» Data excerpts:
::::::::::
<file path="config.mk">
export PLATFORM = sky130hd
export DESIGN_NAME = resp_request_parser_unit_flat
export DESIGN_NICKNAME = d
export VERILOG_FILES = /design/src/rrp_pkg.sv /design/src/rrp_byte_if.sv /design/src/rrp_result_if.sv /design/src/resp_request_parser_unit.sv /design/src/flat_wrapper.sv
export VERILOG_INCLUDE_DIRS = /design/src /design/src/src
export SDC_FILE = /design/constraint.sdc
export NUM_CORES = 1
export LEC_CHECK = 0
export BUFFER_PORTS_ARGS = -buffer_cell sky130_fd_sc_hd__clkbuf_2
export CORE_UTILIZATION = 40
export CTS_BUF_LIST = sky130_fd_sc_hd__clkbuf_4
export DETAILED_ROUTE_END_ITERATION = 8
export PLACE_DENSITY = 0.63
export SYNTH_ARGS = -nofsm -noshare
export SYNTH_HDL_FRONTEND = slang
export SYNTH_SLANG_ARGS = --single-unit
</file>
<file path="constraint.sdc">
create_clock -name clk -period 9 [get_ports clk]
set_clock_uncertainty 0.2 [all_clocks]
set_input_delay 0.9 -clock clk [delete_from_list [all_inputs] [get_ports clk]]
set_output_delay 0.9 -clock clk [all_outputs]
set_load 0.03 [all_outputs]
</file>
::::::::::
» What is being asked: Please copy each entry. Leave nothing out.

» Answer below:
<file path="config.mk">
export PLATFORM = sky130hd
export DESIGN_NAME = resp_request_parser_unit_flat
export DESIGN_NICKNAME = d
export VERILOG_FILES = /design/src/rrp_pkg.sv /design/src/rrp_byte_if.sv /design/src/rrp_result_if.sv /design/src/resp_request_parser_unit.sv /design/src/flat_wrapper.sv
export VERILOG_INCLUDE_DIRS = /design/src /design/src/src
export SDC_FILE = /design/constraint.sdc
export NUM_CORES = 1
export LEC_CHECK = 0
export BUFFER_PORTS_ARGS = -buffer_cell sky130_fd_sc_hd__clkbuf_2
export CORE_UTILIZATION = 40
export CTS_BUF_LIST = sky130_fd_sc_hd__clkbuf_4
export DETAILED_ROUTE_END_ITERATION = 8
export PLACE_DENSITY = 0.63
export SYNTH_ARGS = -nofsm -noshare
export SYNTH_HDL_FRONTEND = slang
export SYNTH_SLANG_ARGS = --single-unit
</file>
<file path="constraint.sdc">
create_clock -name clk -period 9 [get_ports clk]
set_clock_uncertainty 0.2 [all_clocks]
set_input_delay 0.9 -clock clk [delete_from_list [all_inputs] [get_ports clk]]
set_output_delay 0.9 -clock clk [all_outputs]
set_load 0.03 [all_outputs]
</file>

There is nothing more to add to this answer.